The Star was unable to verify this
claim because the SFRTF failed to provide information.
Activist and former street boy
Kennedy Chindi said demolitions and evictions by the government and private
developers have pushed more people into the streets.
“Families used to pay rent of around
Sh2,000 but when those houses were demolished, they could only find
accommodation in rentals for about Sh7,000, which they could not afford,” he
said.
“Many marriages broke up and the children were
left on their own and headed to the streets.”
Due to government
interventions, the population of street families has dropped
from 46,936 in 2018 to 18,049 last year.
Children ServicesCabinet SecretaryHannah Cheptumo said the government is committed to serving street families
“with compassion, care and respect both in life and in death”.
In a statement on February
2, following the burials in Lang’ata, the CS said
the bodies “had been held in mortuaries for several months in 2025 and well-wishers and community-based organisations facilitated the burials. The
Ministry for Gender, Culture and Children Services was not informed of these
developments prior to the burials.”
Peter, however, showed the Star
a message he sent to SFRTF’s acting CEO Towett on January 18, requesting
support for the funerals. She did not reply.
“At this stage, no official postmortem
reports or verified medical documentation have been availed to confirm the
identities, causes of death or circumstances surrounding the hospitalisation
and demise of the deceased,” CS Cheptumo said.
All the bodies, however, were
formally released by Mama Lucy hospital and the Nairobi Funeral Home with proper documentation.
The CS cited claimed reduction
in the number of street families by almost 29,000.
She said, “This progress has
been achieved through coordinated rescue, rehabilitation, reintegration,
psychosocial support, education, and economic empowerment programmes
implemented in collaboration with county governments, civil society
organisations and development partners.”
But Undugu Society, a
well-established organisation dealing with street children, expressed doubt
that the population is declining.
Executive director Eric Mukoya
detailed Undugu’s work across the country and said, “The numbers are
bigger than that. The government’s intervention is inadequate as the
problems are systemic.”
“We need targeted programmes that
deal with the challenges of livelihood that make these people remain in the
streets.”
The Star visited the
Department of Social Services of Nairobi City county to inquire about their
programmes for street families but were told the chief officer was out of
office. We left our questions and contacts as requested. We have not received a
response.
Nairobi governor
aspirant Kagure, who has sponsored funerals for Mathare homeless persons, said
the biggest failure is treating street families as a nuisance rather than as
citizens deserving protection and opportunity.
“We have relied on
reactive approaches that include crackdowns, displacement, or charity from
well-wishers like myself, rather than structured, humane systems that go into
the root of the problem,” Kagure said.
“There is poor
coordination between health services, social protection, housing and
rehabilitation. Nairobi residents, too, have grown comfortable looking
away, instead of demanding action and accountability.”

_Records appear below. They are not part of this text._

==> config.mk <==
export PLATFORM = sky130hd
export DESIGN_NAME = poly_tone_synth
export DESIGN_NICKNAME = d
export VERILOG_FILES = /design/src/rtl/poly_tone_synth.sv
export SDC_FILE = /design/constraint.sdc
export NUM_CORES = 1
export LEC_CHECK = 0
export CORE_ASPECT_RATIO = 1.4
export CORE_UTILIZATION = 40
export CTS_BUF_LIST = sky130_fd_sc_hd__clkbuf_8
export DETAILED_ROUTE_END_ITERATION = 8
export PLACE_DENSITY = 0.54
export RECOVER_POWER = 100
export SLEW_MARGIN = 15
export SYNTH_ARGS = -nofsm -noshare
export SYNTH_HDL_FRONTEND = slang
export SYNTH_SLANG_ARGS = --single-unit
==> constraint.sdc <==
create_clock -name clk -period 4.35 [get_ports clk]
set_clock_uncertainty 0.15 [all_clocks]
set_input_delay 1.305 -clock clk [delete_from_list [all_inputs] [get_ports clk]]
set_output_delay 1.305 -clock clk [all_outputs]
set_load 0.005 [all_outputs]
==> src/rtl/poly_tone_synth.sv <==
// poly_tone_synth: polyphonic square-wave tone generator with a single PWM audio pin.
// Key edges are synchronised, queued per key, and serviced one per cycle onto a pool
// of tone voices. Active square outputs are summed and converted to a PWM duty.
// Optional feature macro: VOICE_STEAL_EN. When it is defined, a press with no free voice
// steals the oldest voice. When it is undefined, that press is dropped and drop_pulse fires.
`timescale 1ns/1ps
module poly_tone_synth #(
   parameter int unsigned CLK_HZ     = 100_000_000,
   parameter int unsigned NUM_KEYS   = 16,
   parameter int unsigned NUM_VOICES = 4,
   parameter int unsigned PWM_W      = 8,
   parameter int unsigned DIV_W      = 24
) (
   input  logic                  clk,
   input  logic                  reset_n,
   input  logic [NUM_KEYS-1:0]   keys,
   output logic                  audio_out,
   output logic [NUM_VOICES-1:0] voice_active,
   output logic                  drop_pulse
);

   localparam int unsigned KEY_W   = (NUM_KEYS > 1) ? $clog2(NUM_KEYS) : 1;
   localparam int unsigned ROM_N   = 1 << KEY_W;
   localparam int unsigned VOICE_W = (NUM_VOICES > 1) ? $clog2(NUM_VOICES) : 1;
   localparam int unsigned LVL_W   = $clog2(NUM_VOICES + 1);
   localparam int unsigned STEP    = ((2 ** PWM_W) - 1) / NUM_VOICES;
   localparam logic [PWM_W-1:0] PWM_MAX = '1;

   // Note frequency of the lowest octave, in centi-Hz.
   function automatic longint unsigned note_chz(input int unsigned n);
      case (n)
         0:       return 64'd26163;
         1:       return 64'd27718;
         2:       return 64'd29366;
         3:       return 64'd31113;
         4:       return 64'd32963;
         5:       return 64'd34923;
         6:       return 64'd36999;
         7:       return 64'd39200;
         8:       return 64'd41530;
         9:       return 64'd44000;
         10:      return 64'd46616;
         default: return 64'd49388;
      endcase
   endfunction

   // Half-period minus one for key k; evaluated at elaboration only.
   function automatic logic [DIV_W-1:0] hp_m1(input int unsigned k);
      longint unsigned num;
      longint unsigned den;
      num = 64'(CLK_HZ) * 64'd50;
      den = note_chz(k % 12) << (k / 12);
      return DIV_W'((num / den) - 64'd1);
   endfunction

   // Constant half-period ROM, padded to a power of two so any key index is in range.
   logic [DIV_W-1:0] hp_rom [ROM_N];
   for (genvar k = 0; k < ROM_N; k++) begin : g_rom
      if (k < NUM_KEYS) begin : g_key
         assign hp_rom[k] = hp_m1(k);
      end else begin : g_pad
         assign hp_rom[k] = '0;
      end
   end

   logic [NUM_KEYS-1:0] sync1_q, sync2_q, prev_q;
   logic [NUM_KEYS-1:0] pend_press_q, pend_press_d;
   logic [NUM_KEYS-1:0] pend_rel_q, pend_rel_d;
   logic [NUM_KEYS-1:0] rise, fall, press_clr, rel_clr;
   logic                svc_rel, svc_press;
   logic [KEY_W-1:0]    svc_key;

   logic [KEY_W-1:0]      key_q [NUM_VOICES];
   logic [KEY_W-1:0]      key_d [NUM_VOICES];
   logic [DIV_W-1:0]      cnt_q [NUM_VOICES];
   logic [DIV_W-1:0]      cnt_d [NUM_VOICES];
   logic [NUM_VOICES-1:0] sq_q, sq_d, act_q, act_d;
   logic                  drop_q, drop_d;
   logic                  rel_hit, free_hit, do_assign;
   logic [VOICE_W-1:0]    free_idx, tgt;

   logic [LVL_W-1:0] level;
   logic [PWM_W-1:0] pwm_cnt_q, pwm_cnt_d, duty_q, duty_d;
   logic             audio_q, audio_d;

   assign rise = sync2_q & ~prev_q;
   assign fall = ~sync2_q & prev_q;

   // Pick the event to service: lowest pending release, else lowest pending press.
   always_comb begin
      svc_rel   = 1'b0;
      svc_press = 1'b0;
      svc_key   = '0;
      for (int i = int'(NUM_KEYS) - 1; i >= 0; i--) begin
         if (pend_press_q[i]) begin
            svc_press = 1'b1;
            svc_key   = KEY_W'(i);
         end
      end
      if (|pend_rel_q) begin
         svc_press = 1'b0;
         svc_rel   = 1'b1;
         for (int i = int'(NUM_KEYS) - 1; i >= 0; i--) begin
            if (pend_rel_q[i]) svc_key = KEY_W'(i);
         end
      end
   end

   // Clear the serviced bit; a fresh edge in the same cycle re-sets it.
   always_comb begin
      press_clr    = '0;
      rel_clr      = '0;
      if (svc_press) press_clr = NUM_KEYS'(1) << svc_key;
      if (svc_rel)   rel_clr   = NUM_KEYS'(1) << svc_key;
      pend_press_d = (pend_press_q & ~press_clr) | rise;
      pend_rel_d   = (pend_rel_q & ~rel_clr) | fall;
   end

   // Key synchroniser, edge history and pending-event vectors.
   always_ff @(posedge clk or negedge reset_n) begin
      if (!reset_n) begin
         sync1_q      <= '0;
         sync2_q      <= '0;
         prev_q       <= '0;
         pend_press_q <= '0;
         pend_rel_q   <= '0;
      end else begin
         sync1_q      <= keys;
         sync2_q      <= sync1_q;
         prev_q       <= sync2_q;
         pend_press_q <= pend_press_d;
         pend_rel_q   <= pend_rel_d;
      end
   end

`ifdef VOICE_STEAL_EN
   localparam int unsigned AGE_W = 8;
   logic [AGE_W-1:0]   age_q [NUM_VOICES];
   logic [AGE_W-1:0]   age_d [NUM_VOICES];
   logic [AGE_W-1:0]   best_age;
   logic [VOICE_W-1:0] oldest;

   // Oldest voice: highest age, ties resolved toward the lowest index.
   always_comb begin
      oldest   = '0;
      best_age = age_q[0];
      for (int v = 1; v < int'(NUM_VOICES); v++) begin
         if (age_q[v] > best_age) begin
            best_age = age_q[v];
            oldest   = VOICE_W'(v);
         end
      end
   end

   // Every allocation ages the other active voices and zeroes the allocated one.
   always_comb begin
      age_d = age_q;
      if (do_assign) begin
         for (int v = 0; v < int'(NUM_VOICES); v++) begin
            if (VOICE_W'(v) == tgt) age_d[v] = '0;
            else if (act_q[v] && (age_q[v] != '1)) age_d[v] = age_q[v] + AGE_W'(1);
         end
      end
   end

   // Voice ages.
   always_ff @(posedge clk or negedge reset_n) begin
      if (!reset_n) begin
         for (int v = 0; v < int'(NUM_VOICES); v++) age_q[v] <= '0;
      end else begin
         age_q <= age_d;
      end
   end
`endif

   // Tone voices: half-period counters plus the one event applied this cycle.
   always_comb begin
      key_d     = key_q;
      cnt_d     = cnt_q;
      sq_d      = sq_q;
      act_d     = act_q;
      drop_d    = 1'b0;
      rel_hit   = 1'b0;
      free_hit  = 1'b0;
      free_idx  = '0;
      tgt       = '0;
      do_assign = 1'b0;
      for (int v = 0; v < int'(NUM_VOICES); v++) begin
         if (act_q[v]) begin
            if (cnt_q[v] == hp_rom[key_q[v]]) begin
               cnt_d[v] = '0;
               sq_d[v]  = ~sq_q[v];
            end else begin
               cnt_d[v] = cnt_q[v] + DIV_W'(1);
            end
         end
      end
      if (svc_rel) begin
         for (int v = 0; v < int'(NUM_VOICES); v++) begin
            if (!rel_hit && act_q[v] && (key_q[v] == svc_key)) begin
               rel_hit  = 1'b1;
               act_d[v] = 1'b0;
               cnt_d[v] = '0;
               sq_d[v]  = 1'b0;
            end
         end
      end
      for (int v = int'(NUM_VOICES) - 1; v >= 0; v--) begin
         if (!act_q[v]) begin
            free_hit = 1'b1;
            free_idx = VOICE_W'(v);
         end
      end
      if (svc_press) begin
         if (free_hit) begin
            tgt       = free_idx;
            do_assign = 1'b1;
         end else begin
`ifdef VOICE_STEAL_EN
            tgt       = oldest;
            do_assign = 1'b1;
`else
            drop_d    = 1'b1;
`endif
         end
      end
      for (int v = 0; v < int'(NUM_VOICES); v++) begin
         if (do_assign && (VOICE_W'(v) == tgt)) begin
            key_d[v] = svc_key;
            cnt_d[v] = '0;
            sq_d[v]  = 1'b1;
            act_d[v] = 1'b1;
         end
      end
   end

   // Voice state and drop pulse.
   always_ff @(posedge clk or negedge reset_n) begin
      if (!reset_n) begin
         for (int v = 0; v < int'(NUM_VOICES); v++) begin
            key_q[v] <= '0;
            cnt_q[v] <= '0;
         end
         sq_q   <= '0;
         act_q  <= '0;
         drop_q <= 1'b0;
      end else begin
         key_q  <= key_d;
         cnt_q  <= cnt_d;
         sq_q   <= sq_d;
         act_q  <= act_d;
         drop_q <= drop_d;
      end
   end

   // Mixer: number of voices currently high.
   always_comb begin
      level = '0;
      for (int v = 0; v < int'(NUM_VOICES); v++) level = level + LVL_W'(sq_q[v]);
   end

   // PWM: duty reloads on the last count of each frame.
   always_comb begin
      pwm_cnt_d = pwm_cnt_q + PWM_W'(1);
      duty_d    = duty_q;
      if (pwm_cnt_q == PWM_MAX) duty_d = PWM_W'(level * STEP);
      audio_d   = (pwm_cnt_q < duty_q);
   end

   // PWM counter, duty and output register.
   always_ff @(posedge clk or negedge reset_n) begin
      if (!reset_n) begin
         pwm_cnt_q <= '0;
         duty_q    <= '0;
         audio_q   <= 1'b0;
      end else begin
         pwm_cnt_q <= pwm_cnt_d;
         duty_q    <= duty_d;
         audio_q   <= audio_d;
      end
   end

   assign audio_out    = audio_q;
   assign voice_active = act_q;
   assign drop_pulse   = drop_q;

endmodule
# Word-level counts from Yosys, hierarchy flattened
# Memory sizes are Yosys's and may differ from the RTL's.
# Cells that the tools add are included.
[totals] ff_bits=218 romBits=1536 inputBits=18 output_inout_bits=6 elab_cells=223 n_memories=4
[op_classes] n_addsub=8 multipliers=1 n_lt_le_gt_ge=5 n_eq_ne=12 n_shift=1 muxes=124 n_bitwise=18 n_reduce_logical=28
[memory_table] name="(no name shown)" words=16 word_bits=24 rd=1 rd_clocked_by_memory_dff=0 write_ports=0 line_no="190" text="if (cnt_q[v] == hp_rom[key_q[v]]) begin"
[memory_table] name="(no name shown)" words=16 word_bits=24 rd=1 rd_clocked_by_memory_dff=0 write_ports=0 line_no="190"
[memory_table] name="(no name shown)" words=16 word_bits=24 rd=1 rd_clocked_by_memory_dff=0 write_ports=0 line_no="190"
[memory_table] name="(no name shown)" words=16 word_bits=24 rd=1 rd_clocked_by_memory_dff=0 write_ports=0 line_no="190"
[ops] operator="2-to-1 mux 24 bit" n=24
[ops] operator="2-to-1 mux 4 bit" n=35
[ops] operator="adder 24 x 1 -> 24 bit (second input constant)" n=4
[ops] operator="== test 24 bit" n=4
[ops] operator="2-to-1 mux 96 bit" n=1
[ops] operator="AND 16 bit" n=4
[ops] operator="inverter 16 bit" n=4
[ops] operator="2-to-1 mux 1 bit" n=56
[ops] operator="2-to-1 mux 16 bit" n=2
[ops] operator="OR 16 bit" n=2
[ops] operator=">= comparator 5 bit (second input constant)" n=4
[ops] operator="inverter 4 -> 5 bit" n=4
[ops] operator="== test 4 bit" n=4
[ops] operator="nonzero test 2 bit" n=8
[ops] operator="OR reduction 16 bit" n=1
[ops] operator="<< shifter 1 x 4 -> 16 bit (first input constant)" n=1
[ops] operator="2-to-1 mux 2 bit" n=6
[ops] operator="logical AND 1 bit" n=11
[ops] operator="adder 8 x 1 -> 8 bit (second input constant)" n=1
[ops] operator="== test 8 bit (second input constant)" n=1
[ops] operator="less-than comparator 8 bit" n=1
[ops] operator="multiplier 3 x 6 -> 8 bit (second input constant)" n=1
[ops] operator="AND reduction 2 bit" n=4
[ops] operator="== test 2 bit (first input constant)" n=2
[ops] operator="other kinds (7)" n=12

# Longest topological paths before layout
[depth] ltp_word=53 depth_mapped=14 ltp_nobuf=14

# Least setup slack after synthesis
# OpenSTA, ideal clock, no wires.
[synth_timing] path_type="register to register" start="register key_q[8] in the netlist's numbering" end="register cnt_q[61] in the netlist's numbering" setup_time_ps=134 t_arrival_ps=3147 t_required_ps=4066 setup_slack_ps=919 stages_incl_launch_ff=13 n_path_buf=2 synth_period_minus_slack_ps=3431 path_cell_list="dfrtp_1 > clkbuf_1 > inv_1 > ha_1 > and2_1 > or3_1 > a21o_1 > a2111oi_0 > nor4b_1 > nand3_1 > nand2_1 > clkbuf_1 > nor3_1"
[synth_lines] item="start: declaration" line_no="73" text="logic [KEY_W-1:0] key_q [NUM_VOICES];"
[synth_lines] item="start signal: assignment" line_no="248" text="key_q <= key_d;"
[synth_lines] item="end signal: assignment" line_no="249" text="cnt_q <= cnt_d;"
[synth_lines] item="end: declaration" line_no="75" text="logic [DIV_W-1:0] cnt_q [NUM_VOICES];"

==> run_results.csv <==
group,metric,value,unit
route,drt_wl_total,28800,µm
setup_path,rr_worst_depth,9,
layout,layout_commonest_cell,"dfrtp_1",
setup_path,path_cells,"or3_1 > nor4_1 > a221o_1 > clkbuf_1 > xnor2_1 > o211ai_1 > and4bb_1 > clkbuf_2 > nor3_1",
route,num_vias,9477,
setup_path,required,4640,ps
timing,worstMarginPinSlew,2420,ps
power_and_ir_drop,powerDensity,340,nW/µm²
layout,stdcell_count,1767,
route,drc,2,
layout,finalInstanceArea,13900,µm²
timing,finalHoldWorstSlack,191,ps
floorplanning,start_util,40.9,%
hold_path,hold_depth,0,
logic_synthesis,ys.flop_type,"dfrtp_1",
clocking,cts_hold_buffers,0,
floorplanning,die_h,212,µm
floorplanning,die_x,152,µm
clocking,ctsResizeCount,0,
setup_path,cp_num_buf_inv,2,
global_route,grt_max_degree,94,
placed_design,dpl_cell_area,13200,µm²
timing,fin_crit,3800,ps
setup_path,worstSetupEndpointType,"flip-flop",
timing,hold_violations,0,
layout,nNetsFinal,1417,
logic_synthesis,synth-edff-count,0,
route,drt_first_pass_iters,7,
setup_path,critPathMaxFanout,26,
placed_design,place_inst,1699,
logic_synthesis,syn_inst,1333,
layout,n_fill_cell,3048,
clocking,clock_sinks,217,
setup_path,crit_arrival,4090,ps
logic_synthesis,syn-cell-area,12600,µm²
placed_design,hpwl,20100,µm
clocking,cts_setup_buffers,0,
hold_path,min_path_type,"reg -> reg",
power_and_ir_drop,peakVddDrop,0.000253,V
outcome,status,"finished, violations left",
timing,setup_viol,0,
layout,layout_common_cells,"dfrtp_1 (217), xor2_1 (104), o21ai_0 (103)",
global_route,grt_overflow,0,
route,drt_iter0_drc,434,
timing,finalSetupTns,0,ps
logic_synthesis,synth_cell_types,73,
timing,fmax,0.263,GHz
setup_path,worstReg2RegStart,"pend_rel_q[1]",
clocking,h-tree-depth,2,
timing,slew_headroom,-61.4,%
logic_synthesis,synth_top_area_share,43.0,%
logic_synthesis,yosysSeqAreaShare,43.0,%
layout,area_delta_synth_final,9.85,%
logic_synthesis,synthTopCellsByArea,"dfrtp_1 (43%), xor2_1 (7.2%), xnor2_1 (5.1%)",
timing,rsz0062_at_grt,"no",
setup_path,start_kind,"flip-flop",
setup_path,slowest_stage,"clkbuf_1",
route,final_antenna_net_count,0,
clocking,numCtsBuffers,39,
hold_path,whs_endpoint,"sync2_q[14]",
route,wl_per_cell,16.3,µm
placed_design,gp_congestion,0.853,
power_and_ir_drop,leakagePower,5.96,nW
placed_design,io_buffers,23,
timing,slew_viol_final,92,
run,drv_cap,1,
setup_path,critical_path_class,"reg -> reg",
logic_synthesis,synth.largest_area_cell,"dfrtp_1",
floorplanning,floorplan.rows,76,
setup_path,path_delay_family,"simple AND/OR/NAND/NOR gates",
global_route,grtUsageTotal,18.4,%
setup_path,worstReg2RegEnd,"cnt_q[13]",
hold_path,hp-start,"sync1_q[14]",
global_route,antenna_found_initial,0,
route,vias_per_cell,5.36,
logic_synthesis,syn_area_per_cell,9.48,µm²
global_route,grt_pass1_wl,48500,µm
logic_synthesis,yosys_warnings,0,
timing,post-route-period-util,87.3,%
outcome,violations,"design-rule violations, max-capacitance violations, max-slew violations",
logic_synthesis,synth_seq_cells,217,
clocking,cts-root-buf,"clkbuf_8",
clocking,clockBufferDepth,3,
floorplanning,ioPinCount,24,
clocking,clkLatencyLatePin,570,ps
setup_path,rrSetupSlack,550,ps
logic_synthesis,synth_nets,1400,
setup_path,cpPeakStageDelay,550,ps
floorplanning,dieArea,32300,µm²
clocking,clk_pin_slew,60,ps
logic_synthesis,synthArstFlopShare,100,%
clocking,cts_tree,"done",
global_route,grt_pass1_vias,9519,
layout,diodes,0,
layout,final_layout_size_suffix_gt1_share,7.55,%
floorplanning,fp.coreArea,30900,µm²
## how the worst max path moves through the flow
stage             startpoint        end  slack (ps)  cells after the start
2_1_floorplan       key_q[8]  cnt_q[61]         920                     12
3_3_place_gp        key_q[9]  cnt_q[52]         830                     11
3_5_place_dp        key_q[9]  cnt_q[51]         720                     11
4_1_cts             key_q[9]  cnt_q[63]         700                     11
5_1_grt             key_q[9]  cnt_q[71]         260                     11
6_report       pend_rel_q[1]  cnt_q[13]         550                      9
## routing by layer
layer	vias up	wire, µm	GRT usage, %
li1	4697	-	-
met1	4585	12300	22.0
met2	140	14600	33.1
met3	55	949	3.32
met4	0	864	6.93
met5	-	0	0
## cell type report
cell class                      count  area [µm²]  share of cell area, %
Clock buffer                       51         702                   5.05
Tap cell                          390         488                   3.51
Sequential cell                   217        5430                   39.1
Inverter                           72         270                   1.95
Timing Repair Buffer               44         380                   2.74
Multi-Input combinational cell    976        6500                   46.8
Clock inverter                     17         111                  0.802
## synth_stat cells, drive strengths merged (39+ instances only)
master and count:
inv 71, o21ai 105, xor2 104, nand4 41, nand2 94, nand3 51
xnor2 74, nor2 81, ha 45, dfrtp 217, clkbuf 39, nor3 90
## state kept, by name, indices dropped and copies added, names as in the netlist
signal        cells
sq_q              4
duty_q            7
sync2_q          16
key_q            16
pend_press_q     16
voice_active      4
pwm_cnt_q         8
prev_q           16
cnt_q            96
pend_rel_q       16
audio_out         1
drop_pulse        1
sync1_q          16
## power breakdown
part	leakage, nW	internal, mW	total (mW)	switching [mW]
sequential	2.74	2.09	2.21	0.112
combinational	2.76	0.205	0.528	0.323
clock	0.451	1.11	1.99	0.875
## stage by stage
step	setup WS [ps]	power, mW	util [%]
global route	259	4.97	44.9
global placement	831	2.78	42.7
CTS	695	4.83	45.4
floorplan	919	2.56	-
finish	552	4.72	44.9
detailed placement	718	2.79	42.7
## cell families (layout without fill, tap and decap cells)
kind of cell    after synthesis  in the layout  share of synthesized area, %
fa+ha+maj                    49             49                          5.09
compound gates              234            234                          11.3
flops                       217            217                          43.0
mux                          28             28                          2.80
xor+xnor                    178            178                          12.3
buf+inv                     140            184                          4.80
simple gates                487            487                          20.7
Note: power is estimated with default switching activity, not from simulation.
==> RTL change 1, RTL diff (config.mk and constraints unchanged) <==
Change the parameter `NUM_VOICES` from 4 to 2.
--- a/src/rtl/poly_tone_synth.sv
+++ b/src/rtl/poly_tone_synth.sv
@@ -7,7 +7,7 @@
 module poly_tone_synth #(
    parameter int unsigned CLK_HZ     = 100_000_000,
    parameter int unsigned NUM_KEYS   = 16,
-   parameter int unsigned NUM_VOICES = 4,
+   parameter int unsigned NUM_VOICES = 2,
    parameter int unsigned PWM_W      = 8,
    parameter int unsigned DIV_W      = 24
 ) (
Ports: changed (resized voice_active); port bits go from 24 to 22. The function was not compared with the original's and may differ.
==> RTL change 1 against the unedited design <==
- the flow finishes with violations (max-capacitance violations, max-slew violations)
- final cell count fell by 38%
- design area fell by 37%
- combinational power fell by 19%
- setup slack got worse by 140 ps
- total power fell by 34%
- synthesized area fell by 36%
- sequential cell count fell by 64
- wire length fell by 35%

If elected governor next year, she
would prioritise a coordinated data-driven approach. “That means proper mapping
of street families, access to immediate healthcare and nutrition,
rehabilitation programmes, transitional shelters, skills-based training and
solid pathways back into society.”
She said she would pick up from
where former Local Government Minister Karisa Maitha
left off and establish a rehabilitation hub since the land is already
available in Ruai.
“Most importantly, I would work with
civil society, faith groups, community leaders and private organisations who
already understand these realities, instead of sidelining them.”
Until such effective measures are
taken, Kenya’s thousands of homeless street families will continue living a
wretched life of cold, hunger, disease and lack of basic rights, leading to
avoidable deaths like that of little Titiana.